The FTC has not released any proposed rules but seeks public comment on the harms stemming from commercial surveillance and whether new rules are needed to protect consumer data privacy. As part of the ANPR, and before setting out a host of questions for public comment, the FTC offers its take on the opaque ecosystem surrounding the collection of mobile data and personal information (which the FTC asserts is often done without consumers’ full understanding). The FTC discusses the subsequent sharing and sale of information to data aggregators and brokers that then sell data access or data analysis products to marketers, researchers, or other businesses interested in gaining insights from alternative data sources. The agency argues that based on news reporting, published research and its own enforcement actions, the benefits of the current consumer data marketplace may be outweighed by “harmful commercial surveillance and lax data security practices,” thus potentially requiring rules to protect consumers and to offer more regulatory clarity to companies beyond the FTC’s case-by-case enforcement.
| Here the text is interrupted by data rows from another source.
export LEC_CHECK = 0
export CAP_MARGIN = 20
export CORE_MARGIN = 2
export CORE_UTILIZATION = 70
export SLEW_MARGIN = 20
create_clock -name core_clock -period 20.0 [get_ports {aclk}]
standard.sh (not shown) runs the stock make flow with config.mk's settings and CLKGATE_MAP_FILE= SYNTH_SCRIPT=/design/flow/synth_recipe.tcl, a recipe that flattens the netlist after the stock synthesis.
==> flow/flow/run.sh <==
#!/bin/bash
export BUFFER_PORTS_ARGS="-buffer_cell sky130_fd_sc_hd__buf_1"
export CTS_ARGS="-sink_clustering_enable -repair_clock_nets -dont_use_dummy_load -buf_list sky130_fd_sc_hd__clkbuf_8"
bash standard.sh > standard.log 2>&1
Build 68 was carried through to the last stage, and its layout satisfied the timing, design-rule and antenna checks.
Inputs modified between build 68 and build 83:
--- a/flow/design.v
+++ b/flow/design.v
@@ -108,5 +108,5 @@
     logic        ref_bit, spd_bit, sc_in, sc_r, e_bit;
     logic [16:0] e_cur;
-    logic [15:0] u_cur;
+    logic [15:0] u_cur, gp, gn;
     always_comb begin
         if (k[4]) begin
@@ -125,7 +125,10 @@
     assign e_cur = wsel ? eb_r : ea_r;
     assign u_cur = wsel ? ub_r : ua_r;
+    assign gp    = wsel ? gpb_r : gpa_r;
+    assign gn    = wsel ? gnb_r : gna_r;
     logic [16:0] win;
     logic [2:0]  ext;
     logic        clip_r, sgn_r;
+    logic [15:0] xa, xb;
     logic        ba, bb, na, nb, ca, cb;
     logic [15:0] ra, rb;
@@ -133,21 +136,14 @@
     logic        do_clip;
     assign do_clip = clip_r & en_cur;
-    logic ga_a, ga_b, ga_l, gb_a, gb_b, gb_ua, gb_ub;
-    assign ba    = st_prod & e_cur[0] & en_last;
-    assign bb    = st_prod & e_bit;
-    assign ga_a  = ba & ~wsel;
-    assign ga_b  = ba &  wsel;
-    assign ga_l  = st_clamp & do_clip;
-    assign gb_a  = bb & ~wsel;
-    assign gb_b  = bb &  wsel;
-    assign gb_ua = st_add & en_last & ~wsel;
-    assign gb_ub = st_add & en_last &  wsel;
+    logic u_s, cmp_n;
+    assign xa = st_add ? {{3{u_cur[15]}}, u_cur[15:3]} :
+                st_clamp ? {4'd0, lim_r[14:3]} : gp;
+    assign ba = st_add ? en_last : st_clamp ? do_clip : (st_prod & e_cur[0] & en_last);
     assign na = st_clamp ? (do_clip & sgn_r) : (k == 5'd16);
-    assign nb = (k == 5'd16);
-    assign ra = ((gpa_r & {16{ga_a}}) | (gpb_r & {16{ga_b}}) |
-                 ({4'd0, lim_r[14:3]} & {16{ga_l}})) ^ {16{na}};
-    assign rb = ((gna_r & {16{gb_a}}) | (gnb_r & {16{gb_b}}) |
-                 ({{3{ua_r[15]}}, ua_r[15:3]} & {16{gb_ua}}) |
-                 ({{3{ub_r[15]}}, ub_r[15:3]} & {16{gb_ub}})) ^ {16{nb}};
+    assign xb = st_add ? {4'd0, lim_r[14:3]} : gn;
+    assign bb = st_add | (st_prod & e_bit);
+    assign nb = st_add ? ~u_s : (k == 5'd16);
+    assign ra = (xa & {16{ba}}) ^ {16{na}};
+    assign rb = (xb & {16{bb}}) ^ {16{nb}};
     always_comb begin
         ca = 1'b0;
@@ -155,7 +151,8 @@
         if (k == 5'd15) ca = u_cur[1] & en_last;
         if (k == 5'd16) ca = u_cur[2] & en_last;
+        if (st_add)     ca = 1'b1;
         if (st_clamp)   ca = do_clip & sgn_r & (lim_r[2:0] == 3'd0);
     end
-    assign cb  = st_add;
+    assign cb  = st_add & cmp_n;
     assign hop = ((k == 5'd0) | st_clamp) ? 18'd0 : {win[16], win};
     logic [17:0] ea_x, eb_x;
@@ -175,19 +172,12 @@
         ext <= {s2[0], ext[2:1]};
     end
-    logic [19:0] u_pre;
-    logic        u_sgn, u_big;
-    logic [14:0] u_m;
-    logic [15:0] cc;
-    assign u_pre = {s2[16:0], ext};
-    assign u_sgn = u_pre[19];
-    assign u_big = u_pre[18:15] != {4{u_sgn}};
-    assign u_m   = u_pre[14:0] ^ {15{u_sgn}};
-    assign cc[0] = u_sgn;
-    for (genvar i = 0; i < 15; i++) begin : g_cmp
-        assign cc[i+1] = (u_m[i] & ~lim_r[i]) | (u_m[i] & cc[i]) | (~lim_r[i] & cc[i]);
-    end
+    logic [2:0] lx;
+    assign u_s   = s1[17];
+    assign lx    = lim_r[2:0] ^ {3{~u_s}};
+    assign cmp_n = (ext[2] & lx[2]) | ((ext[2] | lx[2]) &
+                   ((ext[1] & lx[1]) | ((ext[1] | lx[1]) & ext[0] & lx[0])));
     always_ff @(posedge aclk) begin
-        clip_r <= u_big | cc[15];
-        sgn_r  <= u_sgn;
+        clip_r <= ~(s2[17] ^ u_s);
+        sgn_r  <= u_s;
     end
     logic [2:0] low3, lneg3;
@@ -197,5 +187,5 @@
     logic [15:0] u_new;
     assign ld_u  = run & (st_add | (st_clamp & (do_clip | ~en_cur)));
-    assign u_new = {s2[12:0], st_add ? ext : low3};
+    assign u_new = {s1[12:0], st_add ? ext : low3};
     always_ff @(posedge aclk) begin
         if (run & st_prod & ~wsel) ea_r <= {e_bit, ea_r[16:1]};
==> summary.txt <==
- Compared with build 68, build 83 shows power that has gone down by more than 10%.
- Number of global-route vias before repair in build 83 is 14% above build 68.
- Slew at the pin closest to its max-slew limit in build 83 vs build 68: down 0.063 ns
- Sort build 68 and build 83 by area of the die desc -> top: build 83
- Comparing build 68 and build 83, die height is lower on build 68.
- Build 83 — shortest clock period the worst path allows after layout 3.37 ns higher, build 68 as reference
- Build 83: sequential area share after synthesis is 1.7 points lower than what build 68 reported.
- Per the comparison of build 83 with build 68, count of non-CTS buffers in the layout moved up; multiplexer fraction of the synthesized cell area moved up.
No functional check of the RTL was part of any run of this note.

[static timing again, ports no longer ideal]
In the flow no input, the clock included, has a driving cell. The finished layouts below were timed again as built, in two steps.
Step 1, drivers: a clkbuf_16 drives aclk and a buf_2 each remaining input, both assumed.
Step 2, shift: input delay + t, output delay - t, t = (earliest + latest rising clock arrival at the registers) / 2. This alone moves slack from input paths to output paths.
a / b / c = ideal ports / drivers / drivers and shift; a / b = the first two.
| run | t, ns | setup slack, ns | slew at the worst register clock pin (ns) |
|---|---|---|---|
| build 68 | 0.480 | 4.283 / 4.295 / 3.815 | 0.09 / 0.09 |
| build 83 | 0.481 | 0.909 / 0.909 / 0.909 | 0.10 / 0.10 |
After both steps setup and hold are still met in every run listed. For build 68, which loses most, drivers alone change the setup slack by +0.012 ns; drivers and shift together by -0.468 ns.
This design comes from an exercise in tuning for small area, a short achievable clock period and few clock cycles on the open sky130 flow, not from production work.
In this exercise RTL edits were held to simulation tests only and were not proved equivalent to the original.
The flow treats the clock pin as an ideal source. Dropping or thinning the clock tree relies on that and would not hold on a real chip.

==> module ced_top, before the edit <==
module ced_top
#(
  parameter int IMG_SIZE = 128
) (
  input  logic        clk,
  input  logic        rst,
  input  logic        enable,
  output logic        ird,
  output logic [13:0] iaddr,
  input  logic [7:0]  idata,
  output logic        grad_wr,
  output logic [39:0] grad_out,
  output logic        done
);
  localparam int K    = 9;             
  localparam int JW   = $clog2(K);     
  localparam int KO   = K - 2;         
  localparam int OUTS = IMG_SIZE - 2;  
  localparam int DL   = 2 * K + 1;     
  localparam logic [13:0] OADDR_INIT = 14'(-(2 * OUTS + 1));
  logic        started;   
  logic        run;       
  logic [JW-1:0] jr;      
  logic [6:0]  rowr;      
  logic [6:0]  colr;      
  logic        v1, v2;    
  logic [13:0] oaddr;     
  logic last_j, last_read;
  assign last_j    = (jr == JW'(K - 1));
  assign last_read = last_j && (colr == 7'd127) && (rowr == 7'd127);
  assign ird   = run;
  assign iaddr = {rowr, colr};
  always_ff @(posedge clk or posedge rst) begin
    if (rst) begin
      started <= 1'b0;
      run     <= 1'b0;
      v1      <= 1'b0;
      v2      <= 1'b0;
      grad_wr <= 1'b0;
      done    <= 1'b0;
    end else begin
      if (enable && !started) begin
        started <= 1'b1;
        run     <= 1'b1;
      end else if (last_read) begin
        run     <= 1'b0;
      end
      v1      <= run && (jr >= JW'(2)) && (colr >= 7'd2);
      v2      <= v1;
      grad_wr <= v2;
      if (started && !run && !v1 && !v2) done <= 1'b1;
    end
  end
  always_ff @(posedge clk) begin
    if (!started) begin
      jr   <= '0;
      rowr <= '0;
      colr <= '0;
    end else begin
      if (last_j) begin
        jr   <= '0;
        colr <= colr + 7'd1;
        if (colr == 7'd127) rowr <= rowr - 7'd1;
        else                rowr <= rowr - 7'(K - 1);
      end else begin
        jr   <= jr + JW'(1);
        rowr <= rowr + 7'd1;
      end
    end
  end
  always_ff @(posedge clk) begin
    if (!started) begin
      oaddr <= OADDR_INIT;
    end else if (jr == JW'(2)) begin
      if (colr == 7'd0) oaddr <= oaddr - 14'(OUTS + 127);
      else              oaddr <= oaddr - 14'((K - 1) * OUTS - 1);
    end else begin
      oaddr <= oaddr + 14'(OUTS);
    end
  end
  logic [7:0] px [DL];
  always_ff @(posedge clk) begin
    px[0] <= idata;
    for (int i = 1; i < DL; i++) px[i] <= px[i-1];
  end
  logic signed [8:0]  d;
  logic signed [8:0]  s2;
  logic signed [10:0] s1;
  logic signed [10:0] gx;
  logic [9:0]         h, h1, h2;
  logic signed [10:0] gy;
  assign d  = {1'b0, px[0]} - {1'b0, px[2*K]};
  assign gx = {{2{d[8]}}, d} + s1;
  assign h  = {2'b0, px[0]} + {2'b0, px[2*K]} + {1'b0, px[K], 1'b0};
  assign gy = {1'b0, h} - {1'b0, h2};
  always_ff @(posedge clk) begin
    s2 <= d;
    s1 <= {d[8], d, 1'b0} + {{2{s2[8]}}, s2};
    h1 <= h;
    h2 <= h1;
  end
  logic [10:0] mag;
  logic        a45, a90, a135;
  gradient_result u_gradient_result (
    .gx   (gx),
    .gy   (gy),
    .mag  (mag),
    .a45  (a45),
    .a90  (a90),
    .a135 (a135)
  );
  logic [10:0] mag_q;
  logic        a45_q, a90_q, a135_q;
  always_ff @(posedge clk) begin
    mag_q  <= mag;
    a45_q  <= a45;
    a135_q <= a135;
    a90_q  <= a90;
  end
  logic [7:0] ang;
  assign ang = {a135_q, a90_q, a45_q, a90_q, a45_q | a90_q,
                a45_q | a135_q, a90_q | a135_q, a45_q | a135_q};
  assign grad_out = {2'b0, mag_q, 5'b0, ang, oaddr};
endmodule
Settings: LEC_CHECK=0, CAP_MARGIN=20, CORE_MARGIN=2, CORE_UTILIZATION=40, CTS_CLUSTER_DIAMETER=60, CTS_CLUSTER_SIZE=25, PLACE_DENSITY=0.6, SLEW_MARGIN=20; clock period 70.0 ns.
standard.sh (not shown) runs the stock make flow with config.mk's settings and CLKGATE_MAP_FILE= SYNTH_SCRIPT=/design/flow/synth_recipe.tcl, a recipe that flattens the netlist after the stock synthesis.
==> flow/flow/run.sh <==
#!/bin/bash
# The standard layout, except that the port buffers are buf_2 cells
# rather than the default pick (a slow clkdlybuf4s50_1).
set -euo pipefail
export BUFFER_PORTS_ARGS="-buffer_cell sky130_fd_sc_hd__buf_2"
bash standard.sh > standard.log 2>&1
Testbench counts at the start, summed over its fixed seeds: cycles 165,928.
What follows belongs to an exercise in optimizing a design on an open flow for small area, a short achievable clock period and few clock cycles per item; a production flow would make more cautious choices.
Only simulation tests tie the RTL to the original design; equivalence was not proved.
Power and IR drop assume default switching activity.

// gf_addsub_lanes
module gf_addsub_lanes #(
    parameter int               WIDTH   = 32,
    parameter logic [WIDTH-1:0] MODULUS = 32'hec940e71,
    parameter int               LANES   = 4
) (
    input  logic                     i_clk,
    input  logic                     i_rst,
    input  logic                     i_valid,
    output logic                     o_ready,
    input  logic [1:0]               i_op,
    input  logic [LANES*WIDTH-1:0]   i_a,
    input  logic [LANES*WIDTH-1:0]   i_b,
    output logic                     o_valid,
    input  logic                     i_ready,
    output logic [LANES*WIDTH-1:0]   o_out,
    output logic [LANES-1:0]         o_err
);
    localparam int PREFIX_A = 0;
    localparam int PREFIX_B = 2;
    localparam int LOGW   = 5;   
    function automatic logic [WIDTH:0] carries(input logic [WIDTH-1:0] g,
                                               input logic [WIDTH-1:0] p,
                                               input logic             cin,
                                               input int               style);
        logic [WIDTH-1:0] gg, pp, gn, pn;
        gg    = g;
        pp    = p;
        gg[0] = g[0] | (p[0] & cin);
        if (style == 0) begin
            for (int l = 0; l < LOGW; l++) begin
                gn = gg;
                pn = pp;
                for (int i = 0; i < WIDTH; i++) begin
                    if ((i >> l) & 1) begin
                        gn[i] = gg[i] | (pp[i] & gg[((i >> l) << l) - 1]);
                        pn[i] = pp[i] & pp[((i >> l) << l) - 1];
                    end
                end
                gg = gn;
                pp = pn;
  ...
==> module gf_addsub_lanes, before the edit <==
module gf_addsub_lanes #(
    parameter int               WIDTH   = 32,
    parameter logic [WIDTH-1:0] MODULUS = 32'hec940e71,
    parameter int               LANES   = 4
) (
    input  logic                     i_clk,
    input  logic                     i_rst,
    input  logic                     i_valid,
    output logic                     o_ready,
    input  logic [1:0]               i_op,
    input  logic [LANES*WIDTH-1:0]   i_a,
    input  logic [LANES*WIDTH-1:0]   i_b,
    output logic                     o_valid,
    input  logic                     i_ready,
    output logic [LANES*WIDTH-1:0]   o_out,
    output logic [LANES-1:0]         o_err
);
    localparam int PREFIX_A = 0;
    localparam int PREFIX_B = 2;
    localparam int LOGW   = 5;   
    function automatic logic [WIDTH:0] carries(input logic [WIDTH-1:0] g,
                                               input logic [WIDTH-1:0] p,
                                               input logic             cin,
                                               input int               style);
        logic [WIDTH-1:0] gg, pp, gn, pn;
        gg    = g;
        pp    = p;
        gg[0] = g[0] | (p[0] & cin);
        if (style == 0) begin
            for (int l = 0; l < LOGW; l++) begin
                gn = gg;
                pn = pp;
                for (int i = 0; i < WIDTH; i++) begin
                    if ((i >> l) & 1) begin
                        gn[i] = gg[i] | (pp[i] & gg[((i >> l) << l) - 1]);
                        pn[i] = pp[i] & pp[((i >> l) << l) - 1];
                    end
                end
                gg = gn;
                pp = pn;
            end
        end else if (style == 1) begin
            for (int l = 0; l < LOGW; l++) begin
                for (int i = 0; i < WIDTH; i++) begin
                    if (((i + 1) % (2 << l)) == 0) begin
                        gg[i] = gg[i] | (pp[i] & gg[i - (1 << l)]);
                        pp[i] = pp[i] & pp[i - (1 << l)];
                    end
                end
            end
            for (int l = LOGW - 2; l >= 0; l--) begin
                for (int i = 0; i < WIDTH; i++) begin
                    if (((i + 1) % (2 << l)) == (1 << l) && i >= (2 << l)) begin
                        gg[i] = gg[i] | (pp[i] & gg[i - (1 << l)]);
                        pp[i] = pp[i] & pp[i - (1 << l)];
                    end
                end
            end
        end else begin
            for (int l = 0; l < LOGW; l++) begin
                gn = gg;
                pn = pp;
                for (int i = 0; i < WIDTH; i++) begin
                    if (i >= (1 << l)) begin
                        gn[i] = gg[i] | (pp[i] & gg[i - (1 << l)]);
                        pn[i] = pp[i] & pp[i - (1 << l)];
                    end
                end
                gg = gn;
                pp = pn;
            end
        end
        carries = {gg, cin};
    endfunction
    logic sub_c;
    assign sub_c = i_op[0] ^ i_op[1];
    logic [LANES-1:0][WIDTH-1:0] v_c;
    logic [LANES-1:0]            co_c;
    logic [LANES-1:0]            err_c;
    for (genvar k = 0; k < LANES; k++) begin : g_front
        logic [WIDTH-1:0] a, b, xx, yy;
        logic [WIDTH:0]   c1;
        assign a = i_a[k*WIDTH +: WIDTH];
        assign b = i_b[k*WIDTH +: WIDTH];
        assign err_c[k] = (a >= MODULUS) | ((b >= MODULUS) & ~i_op[1]);
        assign xx = a ^ {WIDTH{~(i_op[0] & ~i_op[1])}};
        assign yy = ~(b | {WIDTH{i_op[1]}});
        assign c1      = carries(xx & yy, xx ^ yy, ~(i_op[0] & i_op[1]), PREFIX_A);
        assign v_c[k]  = xx ^ yy ^ c1[WIDTH-1:0];
        assign co_c[k] = c1[WIDTH] ^ ~(i_op[0] | i_op[1]);
    end
    logic [LANES-1:0][WIDTH-1:0] v_q;
    logic [LANES-1:0]            co_q;
    logic                        sub_q;
    assign o_ready = ~o_valid | i_ready;
    always_ff @(posedge i_clk) begin
        if (i_rst) begin
            o_valid <= 1'b0;
        end else if (o_ready) begin
            o_valid <= i_valid;
        end
    end
    always_ff @(posedge i_clk) begin
        if (o_ready) begin
            v_q   <= v_c;
            co_q  <= co_c;
            sub_q <= sub_c;
            o_err <= err_c;
        end
    end
    for (genvar k = 0; k < LANES; k++) begin : g_back
        logic [WIDTH-1:0] v, d;
        logic [WIDTH:0]   cw;
        logic             pick;
        assign v    = v_q[k];
        assign cw   = carries(v & MODULUS, v | MODULUS, 1'b0, PREFIX_B);
        assign d    = MODULUS ^ cw[WIDTH-1:0];
        assign pick = sub_q ? ~co_q[k] : (co_q[k] | ~cw[WIDTH]);
        assign o_out[k*WIDTH +: WIDTH] = v ^ {WIDTH{~sub_q}} ^ (d & {WIDTH{pick}});
    end
endmodule
This design comes from an exercise in tuning for small area, a short achievable clock period and few clock cycles per item on the open sky130 flow, not from production work. Only simulation tests tie the RTL to the original design; equivalence was not proved. Power figures rest on the tool's default switching activity, not on a simulated workload.

==> inputs of wip/maple <==
Design mvm_top, start of the top module:
module mvm_top (
	input  logic           clk,
	input  logic           reset,
	input  logic           load_matrix,
	input  logic           load_vector,
	input  logic           start,
	input  mvm_pkg::elem_t data_in,
	output logic           done,
	output mvm_pkg::acc_t  data_out
);
	logic [mvm_pkg::ROWS-1:0] row_ins;
	logic                     vec_ins;
	logic [mvm_pkg::PH_W-1:0] x_sel;
	logic                     x_valid;
	logic                     m_first;
	mvm_pkg::elem_t           data_q;
	mvm_pkg::elem_t           x_src;
	logic [9:0]               xm1, xm2, xm3, xn1, xn2;
	logic [9:0]               x_ext;
	logic [mvm_pkg::RING-1:0][mvm_pkg::DATA_W-1:0] x_slot;
	mvm_pkg::acc_t [mvm_pkg::ROWS-1:0] acc_s;
	mvm_pkg::acc_t [mvm_pkg::ROWS-1:0] acc_c;
	mvm_sequencer seq_i (
		.clk        (clk),
		.reset      (reset),
		.load_matrix(load_matrix),
		.load_vector(load_vector),
		.start      (start),
		.row_ins    (row_ins),
		.vec_ins    (vec_ins),
		.x_sel      (x_sel),
		.x_valid    (x_valid),
		.m_first    (m_first),
		.done       (done)
	);
	word_ram #(
  ...
==> flow/config.mk <==
export PLATFORM = sky130hd
export DESIGN_NAME = mvm_top
export DESIGN_NICKNAME = mvm_top
export VERILOG_FILES = /design/flow/design.v
export SDC_FILE = /design/flow/constraint.sdc
export NUM_CORES = 4
export LEC_CHECK = 0
export ABC_AREA = 1
export CAP_MARGIN = 20
export CORE_MARGIN = 2
export CORE_UTILIZATION = 40
export SLEW_MARGIN = 20
==> flow/constraint.sdc <==
create_clock -name core_clock -period 6.5 [get_ports {clk}]
set_input_delay 1.3000 -clock core_clock [delete_from_list [all_inputs] [get_ports {clk}]]
set_output_delay 1.3000 -clock core_clock [all_outputs]
set_load 0.01 [all_outputs]
run.sh (not shown) runs the stock make flow with config.mk's settings and CLKGATE_MAP_FILE= SYNTH_SCRIPT=/design/flow/synth_recipe.tcl, a recipe that flattens the netlist after the stock synthesis.
==> wip/sierra: changes against wip/maple <==
--- a/flow/design.v
+++ b/flow/design.v
@@ -306,43 +306,52 @@
 		acc_c <= c_next;
 	end
 endmodule
 `default_nettype wire
 `timescale 1ns/1ps
 `default_nettype none
 module result_store (
 	input  logic                              clk,
-	input  logic                              first,     
+	input  logic                              rd_go,     
 	input  mvm_pkg::acc_t [mvm_pkg::ROWS-1:0] acc_s,
 	input  mvm_pkg::acc_t [mvm_pkg::ROWS-1:0] acc_c,
 	output mvm_pkg::acc_t                     data_out
 );
-	logic [3:0] rd_idx;
-	logic [3:0] sel;
-	assign sel = first ? 4'd0 : rd_idx;
+	logic [mvm_pkg::ROWS-1:0] rd_oh;   
+	mvm_pkg::acc_t            sel_s;
+	mvm_pkg::acc_t            sel_c;
+	always_comb begin
+		sel_s = '0;
+		sel_c = '0;
+		for (int r = 0; r < mvm_pkg::ROWS; r++) begin
+			sel_s |= acc_s[r] & {mvm_pkg::ACC_W{rd_oh[r]}};
+			sel_c |= acc_c[r] & {mvm_pkg::ACC_W{rd_oh[r]}};
+		end
+	end
 	always_ff @(posedge clk) begin
-		rd_idx   <= sel + 4'd1;
-		data_out <= acc_s[sel] + acc_c[sel];
+		rd_oh    <= rd_go ? mvm_pkg::ROWS'(1) : {rd_oh[mvm_pkg::ROWS-2:0], 1'b0};
+		data_out <= sel_s + sel_c;
 	end
 endmodule
 `default_nettype wire
 `timescale 1ns/1ps
 `default_nettype none
 module mvm_sequencer (
 	input  logic                      clk,
 	input  logic                      reset,
 	input  logic                      load_matrix,
 	input  logic                      load_vector,
 	input  logic                      start,
 	output logic [mvm_pkg::ROWS-1:0]  row_ins,    
 	output logic                      vec_ins,    
 	output logic [mvm_pkg::PH_W-1:0]  x_sel,      
 	output logic                      x_valid,    
 	output logic                      m_first,    
+	output logic                      rd_go,      
 	output logic                      done
 );
 	localparam logic [mvm_pkg::PH_W-1:0] PH_LAST = mvm_pkg::PH_W'(mvm_pkg::RING - 1);
 	logic [mvm_pkg::PH_W-1:0] ph;
 	logic       m_act;
 	logic [7:0] m_cnt;
 	logic [3:0] v_cnt;
 	logic       aligned;    
@@ -421,25 +430,26 @@
 				fb_run  <= 1'b1;
 			end
 			if (fb_run && ph == PH_LAST) begin
 				fb_run <= 1'b0;
 			end
 		end
 	end
 	assign x_valid = (vec_ins && aligned) || fb_run;
+	assign rd_go   = !reset && ((start && valid) || m_fb_last);
 	always_ff @(posedge clk) begin
 		if (reset) begin
 			m_first   <= 1'b0;
 			m_fb_last <= 1'b0;
 			done      <= 1'b0;
 		end else begin
 			m_first   <= x_valid && (ph == 5'd1);
 			m_fb_last <= fb_run && (ph == PH_LAST);
-			done      <= (start && valid) || m_fb_last;
+			done      <= rd_go;
 		end
 	end
 endmodule
 `default_nettype wire
 `timescale 1ns/1ps
 `default_nettype none
 module mvm_top (
 	input  logic           clk,
@@ -450,16 +460,17 @@
 	input  mvm_pkg::elem_t data_in,
 	output logic           done,
 	output mvm_pkg::acc_t  data_out
 );
 	logic [mvm_pkg::ROWS-1:0] row_ins;
 	logic                     vec_ins;
 	logic [mvm_pkg::PH_W-1:0] x_sel;
 	logic                     x_valid;
+	logic                     rd_go;
 	logic                     m_first;
 	mvm_pkg::elem_t           data_q;
 	mvm_pkg::elem_t           x_src;
 	logic [9:0]               xm1, xm2, xm3, xn1, xn2;
 	logic [9:0]               x_ext;
 	logic [mvm_pkg::RING-1:0][mvm_pkg::DATA_W-1:0] x_slot;
 	mvm_pkg::acc_t [mvm_pkg::ROWS-1:0] acc_s;
 	mvm_pkg::acc_t [mvm_pkg::ROWS-1:0] acc_c;
@@ -469,16 +480,17 @@
 		.load_matrix(load_matrix),
 		.load_vector(load_vector),
 		.start      (start),
 		.row_ins    (row_ins),
 		.vec_ins    (vec_ins),
 		.x_sel      (x_sel),
 		.x_valid    (x_valid),
 		.m_first    (m_first),
+		.rd_go      (rd_go),
 		.done       (done)
 	);
 	word_ram #(
 		.WIDTH(mvm_pkg::DATA_W),
 		.DEPTH(mvm_pkg::RING)
 	) vec_ring_i (
 		.clk  (clk),
 		.ins  (vec_ins),
@@ -511,15 +523,15 @@
 			.xn1     (xn1),
 			.xn2     (xn2),
 			.acc_s   (acc_s[r]),
 			.acc_c   (acc_c[r])
 		);
 	end
 	result_store res_i (
 		.clk      (clk),
-		.first    (done),
+		.rd_go    (rd_go),
 		.acc_s    (acc_s),
 		.acc_c    (acc_c),
 		.data_out (data_out)
 	);
 endmodule
 `default_nettype wire
- ABC_AREA: 1 -> 0
- ABC_CLOCK_PERIOD_IN_PS: unset -> 3000
- CORE_UTILIZATION: 40 -> 50
- SETUP_SLACK_MARGIN: unset -> 3.2
==> comparison <==
- Of wip/maple and wip/sierra, wip/sierra has the higher design area (gap 2.4%, measured against wip/sierra).
- Sequential power: wip/maple is higher than wip/sierra (about 5%).
- Final cell count: wip/maple is larger than wip/sierra (about 16%).
- Against wip/sierra, the maximum frequency of wip/maple is smaller by about 24%.
- Between wip/sierra and wip/maple, the lower setup slack is in wip/maple (gap 1000 ps).
- Between wip/sierra and wip/maple, the lower total power is in wip/sierra (gap about 14%, measured against wip/maple).
- In wip/sierra the first-iteration DRC count is lower than in wip/maple, by about 12%.
- In clock power, wip/maple and wip/sierra hardly differ.
- Of wip/maple and wip/sierra, wip/maple has the higher combinational power (gap 130%, measured against wip/sierra).
Testbench counts of wip/maple, summed over its fixed seeds: cycles 10,104, items 192.
Testbench counts of wip/sierra, summed over its fixed seeds: cycles 10,104, items 192.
As FTC Chair Lina Khan said in her statement accompanying the ANPR: “[T]he growing digitization of our economy—coupled with business models that can incentivize endless hoovering up of sensitive user data and a vast expansion of how this data is used —means that potentially unlawful practices may be prevalent, with case-by-case enforcement failing to adequately deter lawbreaking or remedy the resulting harms.”

FTC Invitation for Comment

After describing the FTC view on the issues, the Commission invites public comment on whether it should implement new trade regulation rules or other regulatory alternatives concerning the ways companies (1) collect, aggregate, protect, use, analyze, and retain consumer data, as well as (2) transfer, share, sell, or otherwise monetize that data in ways that are unfair or deceptive.  Within the ANPR are a myriad of questions (too numerous to list here; a fact sheet is available here and the press release also offers a breakdown). Though, perhaps the multimillion-dollar questions asked by the agency are: Which kinds of data should be subject to a potential privacy rule?  To what extent, if at all, should a new regulation impose limitations on companies’ collection, use, and retention of consumer data?